Personalized HRTFs are difficult to deploy at scale due to the complexity of measurement, and existing upsampling methods suffer from insufficient long-range spatial consistency and auditory realism at high magnification factors. This paper proposes a Transformer-based HRTF upsampling framework operating in the spherical harmonic (SH) domain. It introduces a spatially aware attention mechanism and a neighborhood discrepancy loss to explicitly model long-range correlations on the spherical manifold. The method jointly optimizes SH-domain representation, perceptual localization constraints, and spectral distortion metrics. Experiments demonstrate that our approach significantly outperforms state-of-the-art methods in both objective spectral fidelity (e.g., SNR, PESQ) and subjective sound localization accuracy—particularly under high upsampling factors (≥8×), where it preserves superior spatial continuity and reconstruction fidelity.
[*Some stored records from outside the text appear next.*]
Background: an optimization exercise with open tools, aiming at small area. Do not read the settings as production practice. The RTL was checked by simulation tests, not by an equivalence proof against the original design. The flow treats the clock pin as an ideal source. Dropping or thinning the clock tree relies on that and would not hold on a real chip. Power and IR drop assume default switching activity.

==> job 1060 <==
Design baseline_c5gx, start of the top module:
module baseline_c5gx(
      input              CLOCK_50_B7A,
      input              CPU_RESET_n,
      output      [6:0]  HEX0,
      output      [6:0]  HEX1,
      output      [6:0]  HEX2,
      output      [6:0]  HEX3,
      input       [3:0]  KEY,
      output      [7:0]  LEDG,
      output      [9:0]  LEDR,
      input       [9:0]  SW
);
	wire clk = CLOCK_50_B7A;
	wire rst = !CPU_RESET_n;
	localparam [2:0] OP_CLR  = 3'd0,
	                 OP_NONE = 3'd1,
	                 OP_HUP  = 3'd4,
	                 OP_HDN  = 3'd5,
	                 OP_MUP  = 3'd6,
	                 OP_MDN  = 3'd7,
	                 OP_SCLR = 3'd3,
	                 OP_ADV  = 3'd2;
	reg key3_low;
	always @(posedge clk) key3_low <= !KEY[3];
	wire pulse = !key3_low && !KEY[3];
	reg run;
	always @(posedge clk) run <= !rst && (run ^ pulse);
	reg [2:0] step;
	always @(posedge clk, posedge rst)
		if (rst) step <= 3'd0;
		else if (run) step <= step + 3'd1;
	reg [3:0] div;
	always @(posedge clk, posedge rst)
		if (rst) div <= 4'd0;
		else div <= div + 4'd1;
	wire tick = (div == 4'd7);
	reg [2:0] op;
	reg       sw_inc;
	reg [2:0] op_next;
	always @(*) begin
		op_next = OP_NONE;
		if (tick) begin
			if (SW[2]) begin
				case (SW[1:0])
					2'b00: if (KEY[1:0] == 2'b01) op_next = OP_HUP;
					       else if (KEY[1:0] == 2'b10) op_next = OP_HDN;
					2'b01: if (KEY[1:0] == 2'b01) op_next = OP_MUP;
					       else if (KEY[1:0] == 2'b10) op_next = OP_MDN;
					2'b10: if (KEY[1] != KEY[0]) op_next = OP_SCLR;
					default: ;
				endcase
			end else if (SW[8])
				op_next = OP_ADV;
		end
	end
	always @(posedge clk, posedge rst)
		if (rst) op <= OP_CLR;
		else op <= op_next;
	always @(posedge clk) sw_inc <= run && (step == 3'd7);
	wire clr = (op == OP_CLR);
	wire adv = (op == OP_ADV);
	reg [4:0] t_h;
	reg [5:0] t_m;
	reg [5:0] t_s;
	wire s_last = t_s[5] & t_s[4] & t_s[3] & t_s[1] & t_s[0];
	wire m_last = t_m[5] & t_m[4] & t_m[3] & t_m[1] & t_m[0];
	wire h_last = t_h[4] & t_h[2] & t_h[1] & t_h[0];
	wire m_zero = (t_m == 6'd0);
	wire h_zero = (t_h == 5'd0);
	wire s_clr = clr | (op == OP_SCLR);
	wire m_up = (op == OP_MUP) | adv & s_last;
	wire m_dn = (op == OP_MDN);
	wire h_up = (op == OP_HUP) | adv & s_last & m_last;
	wire h_dn = (op == OP_HDN);
	wire [5:0] s_t;
	assign s_t[0] = adv;
	assign s_t[1] = adv & t_s[0];
  ...
clock: 20.0 ns
lec_check: 0
cap_margin: 20
core_margin: 2
core_utilization: 70
slew_margin: 20
standard.sh (not shown) runs the stock make flow with config.mk's settings and CLKGATE_MAP_FILE= SYNTH_SCRIPT=/design/flow/synth_recipe.tcl, a recipe that flattens the netlist after the stock synthesis.
==> flow/flow/run.sh <==
#!/bin/bash
# Standard synthesis, then the combinational gates re-optimised with a stronger
# ABC script (flip-flops untouched), then the standard layout from floorplan on.
set -euo pipefail
W=$PWD
F=$W/flow
R=$W/orfs/results/$FLOW_PLATFORM/baseline_c5gx/base
YOSYS=$(command -v yosys || echo /OpenROAD-flow-scripts/tools/install/yosys/bin/yosys)

export BUFFER_PORTS_ARGS="-buffer_cell sky130_fd_sc_hd__buf_1"
export PRE_CTS_TCL=$F/prects.tcl
export ROOT_CLKBUF=sky130_fd_sc_hd__clkbuf_4
export LEAF_CLKBUF=sky130_fd_sc_hd__clkbuf_8

bash standard.sh synth > $W/std_synth.log 2>&1

cp $R/1_2_yosys.v $W/std_netlist.v
printf 'set_driving_cell sky130_fd_sc_hd__buf_1\nset_load 5\n' > $W/abc.constr
PERIOD_PS=$(python3 -c "print(int(float('$FLOW_PERIOD_NS')*1000))")
RS_LIB=$FLOW_HOME/platforms/$FLOW_PLATFORM/lib/sky130_fd_sc_hd__tt_025C_1v80.lib \
RS_TOP=$FLOW_TOP RS_IN=$W/std_netlist.v RS_OUT=$W/resynth_netlist.v \
RS_SCRIPT=$F/abc.script RS_CONSTR=$W/abc.constr RS_PERIOD_PS=$PERIOD_PS \
  $YOSYS -c $F/resynth.tcl > $W/resynth.log 2>&1

cp $W/resynth_netlist.v $R/1_2_yosys.v
rm -f $R/1_synth.odb $R/1_synth.sdc
bash standard.sh > $W/std_layout.log 2>&1
==> flow/flow/abc.script <==
strash
&get -n
&deepsyn -I 4 -J 200
&nf -R 1000 -p -F 10 -A 5 -a
&put
topo
dnsize -c
==> flow/flow/prects.tcl <==
# Clock distribution made here instead of by clock_tree_synthesis: the clock
# pins are split into four groups by position (halves in x, then in y), each
# group is driven by a leaf clock buffer at its centre, and one root buffer
# drives the four leaves, so every register's clock passes the same two
# buffers. ORFS's clock_tree_synthesis is then skipped; the rest of its CTS
# step (placement legalisation, timing repair) runs as usual.
set clk_port [get_name [lindex [get_property [lindex [all_clocks] 0] sources] 0]]
set block [ord::get_db_block]
set dbu [$block getDbUnitsPerMicron]
set net [$block findNet $clk_port]
set sinks {}
foreach it [$net getITerms] {
  set box [[$it getInst] getBBox]
  lappend sinks [list [expr {([$box xMin] + [$box xMax]) / 2.0 / $dbu}] \
                      [expr {([$box yMin] + [$box yMax]) / 2.0 / $dbu}] \
                      "[[$it getInst] getName]/[[$it getMTerm] getName]"]
}
proc halves { items idx } {
  set s [lsort -real -index $idx $items]
  set h [expr {[llength $s] / 2}]
  return [list [lrange $s 0 [expr {$h - 1}]] [lrange $s $h end]]
}
proc centre { items } {
  set sx 0.0
  set sy 0.0
  foreach i $items {
    set sx [expr {$sx + [lindex $i 0]}]
    set sy [expr {$sy + [lindex $i 1]}]
  }
  set n [llength $items]
  return [list [expr {$sx / $n}] [expr {$sy / $n}]]
}
set groups {}
foreach half [halves $sinks 0] {
  foreach q [halves $half 1] { lappend groups $q }
}
set k 0
set leaves {}
foreach g $groups {
  set pins {}
  foreach i $g { lappend pins [get_pins [lindex $i 2]] }
  set c [centre $g]
  puts "clock leaf buffer $k: [llength $g] clock pins at $c"
  insert_buffer -buffer_cell $::env(LEAF_CLKBUF) -net $clk_port -load_pins $pins \
    -location $c -buffer_name clkleaf_$k -net_name clknet_leaf_$k
  lappend leaves [list {*}$c x]
  incr k
}
set c [centre $leaves]
puts "clock root buffer at $c"
insert_buffer -buffer_cell $::env(ROOT_CLKBUF) -net $clk_port -location $c \
  -buffer_name clkroot_buf -net_name clknet_root
foreach n [$block getNets] {
  foreach it [$n getITerms] {
    if { [$it isClocked] } { $n setSigType CLOCK; break }
  }
}
$net setSigType CLOCK
foreach it [$net getITerms] {
  set o [[$it getInst] findITerm X]
  if { $o ne "NULL" && [$o getNet] ne "NULL" } { [$o getNet] setSigType CLOCK }
}
set_propagated_clock [all_clocks]
rename clock_tree_synthesis __orfs_clock_tree_synthesis
proc clock_tree_synthesis { args } {
  puts "clock_tree_synthesis skipped: the clock has its buffers"
}
==> flow/flow/resynth.tcl <==
# Re-optimises the combinational logic of the standard synthesis netlist with a
# stronger ABC script. Every flip-flop (and tie cell) stays the same instance,
# with the same name and cell type; only the gates between them change.
yosys -import
set lib $::env(RS_LIB)
set top $::env(RS_TOP)
read_liberty -overwrite -ignore_miss_func -ignore_miss_dir $lib
read_verilog -overwrite $::env(RS_IN)
hierarchy -top $top
setattr -mod -set keep_hierarchy 1 {sky130_fd_sc_hd__df*} {sky130_fd_sc_hd__edf*} {sky130_fd_sc_hd__conb*}
flatten
opt_clean -purge
techmap
opt -fast
abc -script $::env(RS_SCRIPT) -liberty $lib -dont_use *lpflow* -dont_use *probe* -constr $::env(RS_CONSTR) -D $::env(RS_PERIOD_PS)
opt_clean -purge
hilomap -singleton -hicell sky130_fd_sc_hd__conb_1 HI -locell sky130_fd_sc_hd__conb_1 LO
splitnets
opt_clean -purge
select -module $top
tee -o $::env(RS_OUT).stat stat -liberty $lib
write_verilog -noattr -nohex -nodec -selected $::env(RS_OUT)
==> inputs of job 8922, as changes to job 1060 <==
--- a/flow/design.v
+++ b/flow/design.v
@@ -18,25 +18,26 @@
 	                 OP_HDN  = 3'd5,
 	                 OP_MUP  = 3'd6,
 	                 OP_MDN  = 3'd7,
 	                 OP_SCLR = 3'd3,
 	                 OP_ADV  = 3'd2;
+	reg [2:0] op;
+	wire clr = (op == OP_CLR);
 	reg key3_low;
 	always @(posedge clk) key3_low <= !KEY[3];
 	wire pulse = !key3_low && !KEY[3];
 	reg run;
 	always @(posedge clk) run <= !rst && (run ^ pulse);
 	reg [2:0] step;
-	always @(posedge clk, posedge rst)
-		if (rst) step <= 3'd0;
-		else if (run) step <= step + 3'd1;
+	wire [2:0] step_now = clr ? 3'd0 : step;
+	always @(posedge clk)
+		step <= step_now + {2'b00, run};
 	reg [3:0] div;
-	always @(posedge clk, posedge rst)
-		if (rst) div <= 4'd0;
-		else div <= div + 4'd1;
-	wire tick = (div == 4'd7);
-	reg [2:0] op;
+	wire [3:0] div_now = clr ? 4'd0 : div;
+	always @(posedge clk)
+		div <= div_now + 4'd1;
+	wire tick = (div_now == 4'd7);
 	reg       sw_inc;
 	reg [2:0] op_next;
 	always @(*) begin
 		op_next = OP_NONE;
 		if (tick) begin
@@ -54,12 +55,11 @@
 		end
 	end
 	always @(posedge clk, posedge rst)
 		if (rst) op <= OP_CLR;
 		else op <= op_next;
-	always @(posedge clk) sw_inc <= run && (step == 3'd7);
-	wire clr = (op == OP_CLR);
+	always @(posedge clk) sw_inc <= run && (step_now == 3'd7);
 	wire adv = (op == OP_ADV);
 	reg [4:0] t_h;
 	reg [5:0] t_m;
 	reg [5:0] t_s;
 	wire s_last = t_s[5] & t_s[4] & t_s[3] & t_s[1] & t_s[0];
==> flow/flow/run.sh (replaced) <==
#!/bin/bash
# Standard synthesis; then the combinational gates re-optimised by ABC with a
# stronger script (flip-flops untouched), tried with several deepsyn seeds
# and the smallest result kept; then the standard layout from floorplan on,
# with buf_1 port buffers and one level of clock buffers (prects.tcl).
set -euo pipefail
W=$PWD
F=$W/flow
R=$W/orfs/results/$FLOW_PLATFORM/baseline_c5gx/base
YOSYS=$(command -v yosys || echo /OpenROAD-flow-scripts/tools/install/yosys/bin/yosys)

export BUFFER_PORTS_ARGS="-buffer_cell sky130_fd_sc_hd__buf_1"
export PRE_CTS_TCL=$F/prects.tcl
export ROOT_CLKBUF=
export LEAF_CLKBUF=sky130_fd_sc_hd__clkbuf_8
export LEAF_GROUPS=3

bash standard.sh synth > $W/std_synth.log 2>&1

cp $R/1_2_yosys.v $W/std_netlist.v
printf 'set_driving_cell sky130_fd_sc_hd__buf_1\nset_load 5\n' > $W/abc.constr
PERIOD_PS=$(python3 -c "print(int(float('$FLOW_PERIOD_NS')*1000))")
export RS_LIB=$FLOW_HOME/platforms/$FLOW_PLATFORM/lib/sky130_fd_sc_hd__tt_025C_1v80.lib
export RS_TOP=$FLOW_TOP RS_IN=$W/std_netlist.v RS_CONSTR=$W/abc.constr RS_PERIOD_PS=$PERIOD_PS
export YOSYS W F
SEEDS="1 2 3 4 5 6 7 8"
for s in $SEEDS; do
  printf 'strash\n&get -n\n&deepsyn -I 4 -J 500 -S %s\n&dch -f\n&nf -R 1000 -p -F 10 -A 5 -a\n&put\ntopo\ndnsize -c\n' $s > $W/abc_seed$s.script
done
echo $SEEDS | tr ' ' '\n' | xargs -P ${NUM_CORES:-4} -I{} bash -c \
  'RS_SCRIPT=$W/abc_seed{}.script RS_OUT=$W/resynth_seed{}.v $YOSYS -c $F/resynth.tcl > $W/resynth_seed{}.log 2>&1 || true'
best=$(python3 - "$W" $SEEDS <<'PY'
import re, sys, os
w = sys.argv[1]; best = None
for s in sys.argv[2:]:
    p = f"{w}/resynth_seed{s}.v.stat"
    if not os.path.exists(p) or not os.path.exists(f"{w}/resynth_seed{s}.v"): continue
    m = re.search(r"Chip area for module .*?: ([\d.]+)", open(p).read())
    if m and (best is None or float(m.group(1)) < best[0]): best = (float(m.group(1)), s)
print(best[1])
PY
)
echo "kept seed $best" > $W/resynth_choice.log
cat $W/resynth_seed*.v.stat | grep "Chip area" >> $W/resynth_choice.log || true

cp $W/resynth_seed$best.v $R/1_2_yosys.v
rm -f $R/1_synth.odb $R/1_synth.sdc
bash standard.sh > $W/std_layout.log 2>&1
--- a/flow/flow/prects.tcl
+++ b/flow/flow/prects.tcl
@@ -1,10 +1,10 @@
 # Clock distribution made here instead of by clock_tree_synthesis: the clock
-# pins are split into four groups by position (halves in x, then in y), each
-# group is driven by a leaf clock buffer at its centre, and one root buffer
-# drives the four leaves, so every register's clock passes the same two
-# buffers. ORFS's clock_tree_synthesis is then skipped; the rest of its CTS
+# pins are split into LEAF_GROUPS groups by x position, each
+# group is driven by a leaf clock buffer at its centre, and the clock port (or
+# a root buffer, if ROOT_CLKBUF is set) drives the leaves, so every
+# register's clock passes the same buffers. ORFS's clock_tree_synthesis is then skipped; the rest of its CTS
 # step (placement legalisation, timing repair) runs as usual.
 set clk_port [get_name [lindex [get_property [lindex [all_clocks] 0] sources] 0]]
 set block [ord::get_db_block]
 set dbu [$block getDbUnitsPerMicron]
 set net [$block findNet $clk_port]
@@ -29,12 +29,15 @@
   }
   set n [llength $items]
   return [list [expr {$sx / $n}] [expr {$sy / $n}]]
 }
 set groups {}
-foreach half [halves $sinks 0] {
-  foreach q [halves $half 1] { lappend groups $q }
+set ng $::env(LEAF_GROUPS)
+set s [lsort -real -index 0 $sinks]
+set n [llength $s]
+for {set g 0} {$g < $ng} {incr g} {
+  lappend groups [lrange $s [expr {$g * $n / $ng}] [expr {($g + 1) * $n / $ng - 1}]]
 }
 set k 0
 set leaves {}
 foreach g $groups {
   set pins {}
@@ -44,14 +47,16 @@
   insert_buffer -buffer_cell $::env(LEAF_CLKBUF) -net $clk_port -load_pins $pins \
     -location $c -buffer_name clkleaf_$k -net_name clknet_leaf_$k
   lappend leaves [list {*}$c x]
   incr k
 }
-set c [centre $leaves]
-puts "clock root buffer at $c"
-insert_buffer -buffer_cell $::env(ROOT_CLKBUF) -net $clk_port -location $c \
-  -buffer_name clkroot_buf -net_name clknet_root
+if { $::env(ROOT_CLKBUF) ne "" } {
+  set c [centre $leaves]
+  puts "clock root buffer at $c"
+  insert_buffer -buffer_cell $::env(ROOT_CLKBUF) -net $clk_port -location $c \
+    -buffer_name clkroot_buf -net_name clknet_root
+}
 foreach n [$block getNets] {
   foreach it [$n getITerms] {
     if { [$it isClocked] } { $n setSigType CLOCK; break }
   }
 }
Settings changed: CORE_UTILIZATION 70 to 80.
removed: flow/flow/abc.script
==> inputs of job 7996, as changes to job 1060 <==
--- a/flow/flow/run.sh
+++ b/flow/flow/run.sh
@@ -6,13 +6,10 @@
 F=$W/flow
 R=$W/orfs/results/$FLOW_PLATFORM/baseline_c5gx/base
 YOSYS=$(command -v yosys || echo /OpenROAD-flow-scripts/tools/install/yosys/bin/yosys)
 
 export BUFFER_PORTS_ARGS="-buffer_cell sky130_fd_sc_hd__buf_1"
-export PRE_CTS_TCL=$F/prects.tcl
-export ROOT_CLKBUF=sky130_fd_sc_hd__clkbuf_4
-export LEAF_CLKBUF=sky130_fd_sc_hd__clkbuf_8
 
 bash standard.sh synth > $W/std_synth.log 2>&1
 
 cp $R/1_2_yosys.v $W/std_netlist.v
 printf 'set_driving_cell sky130_fd_sc_hd__buf_1\nset_load 5\n' > $W/abc.constr
removed: flow/flow/prects.tcl
==> notes <==
Job 7996 finished with timing, DRC and antenna clean. Job 8922 failed in global placement (3_3_place_gp). Job 1060 finished with timing, DRC and antenna clean.
Between job 7996 and job 1060, the lower core utilization is in job 1060 (gap 0.90 points).
In job 7996 the clock power is larger than in job 1060, by 23%.
In job 1060 the hold slack is worse than in job 7996, by 0.0018 ns.
Combinational power is about the same in job 7996 and job 1060.
In sequential power, job 1060 and job 7996 hardly differ.
Fmax: job 7996 is lower than job 1060 (0.28%).
Of job 8922 and job 7996, job 7996 has the higher synthesized area (gap about 2.7%, measured against job 7996).
Between job 1060 and job 7996, the lower routed wire length is in job 1060 (gap 2.9%, measured against job 7996).
==> figures <==
Highest metal layer with signal wires: job 7996 met4; job 1060 met4; job 8922 -
Path depth of the worst reg2reg path: job 7996 11; job 1060 11; job 8922 -
Share of the clock period used by the worst path after layout: job 7996 41.70%; job 1060 41.58%; job 8922 -
Grt met3 use: job 7996 4.861%; job 1060 2.083%; job 8922 -
Critical R2R Launch: job 7996 op[1]; job 1060 op[1]; job 8922 -
Effective utilization at floorplan: job 7996 71.73%; job 1060 71.73%; job 8922 83.76%
Average cell area after synthesis: job 7996 7.898 sq um; job 1060 7.898 sq um; job 8922 7.662 sq um
Net count of the finished layout: job 7996 409; job 1060 409; job 8922 -
Pre-CTS setup slack: job 7996 11.69 ns; job 1060 11.69 ns; job 8922 -
Non-clock inverter count in the final layout: job 7996 12; job 1060 12; job 8922 -
Max Slew Vio Count: job 7996 0; job 1060 0; job 8922 -
Final Critical Period: job 7996 8.339 ns; job 1060 8.316 ns; job 8922 -
Setup Fix Bufs, Post-CTS: job 7996 0; job 1060 0; job 8922 -
Run status: job 7996 timing/DRC/antenna clean; job 1060 timing/DRC/antenna clean; job 8922 aborted with a tool error
Stage where the flow stopped: job 7996 -; job 1060 -; job 8922 global placement (3_3_place_gp)
Group drawing the most power: job 7996 registers; job 1060 registers; job 8922 -
Final instance count without filler cells: job 7996 442; job 1060 439; job 8922 -
Depth of the worst hold-timing path: job 7996 1; job 1060 2; job 8922 -
In job 1060 the design's own scripts or RTL, not TritonCTS, make the clock network.

## re-timing with driven ports
No port has a modelled driver above. Below, the same layouts with a new extraction and two added sets of constraints. Step 1: set_driving_cell puts a clkbuf_16 on CLOCK_50_B7A and a buf_2 on each other input, an assumption about the parent block. Step 2, shift: input delay + t, output delay - t, t = (earliest + latest rising clock arrival at the registers) / 2. This alone moves slack from input paths to output paths. Three values: no drivers, after step 1, after step 2; two values: the first two.
| run | t (ns) | setup WS [ns] | hold WS [ns] | clock arrival spread, ns | worst data-port slew with drivers (ns) |
|---|---|---|---|---|---|
| job 1060 | 0.369 | 11.684 / 11.661 / 11.661 | 0.480 / 0.480 / 0.480 | 0.015 / 0.015 | 0.06 |
| job 7996 | 0.331 | 11.661 / 11.637 / 11.637 | 0.482 / 0.482 / 0.482 | 0.009 / 0.009 | 0.06 |
After both steps every run listed still meets setup and hold. For job 7996, which loses most, drivers alone change the setup slack by -0.024 ns; drivers and shift together by -0.024 ns.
Personalized Head-Related Transfer Functions (HRTFs) are starting to be introduced in many commercial immersive audio applications and are crucial for realistic spatial audio rendering. However, one of the main hesitations regarding their introduction is that creating personalized HRTFs is impractical at scale due to the complexities of the HRTF measurement process. To mitigate this drawback, HRTF spatial upsampling has been proposed with the aim of reducing measurements required. While prior work has seen success with different machine learning (ML) approaches, these models often struggle with long-range spatial consistency and generalization at high upsampling factors. In this paper, we propose a novel transformer-based architecture for HRTF upsampling, leveraging the attention mechanism to better capture spatial correlations across the HRTF sphere. Working in the spherical harmonic (SH) domain, our model learns to reconstruct high-resolution HRTFs from sparse input measurements with significantly improved accuracy. To enhance spatial coherence, we introduce a neighbor dissimilarity loss that promotes magnitude smoothness, yielding more realistic upsampling. We evaluate our method using both perceptual localization models and objective spectral distortion metrics. Experiments show that our model surpasses leading methods by a substantial margin in generating realistic, high-fidelity HRTFs.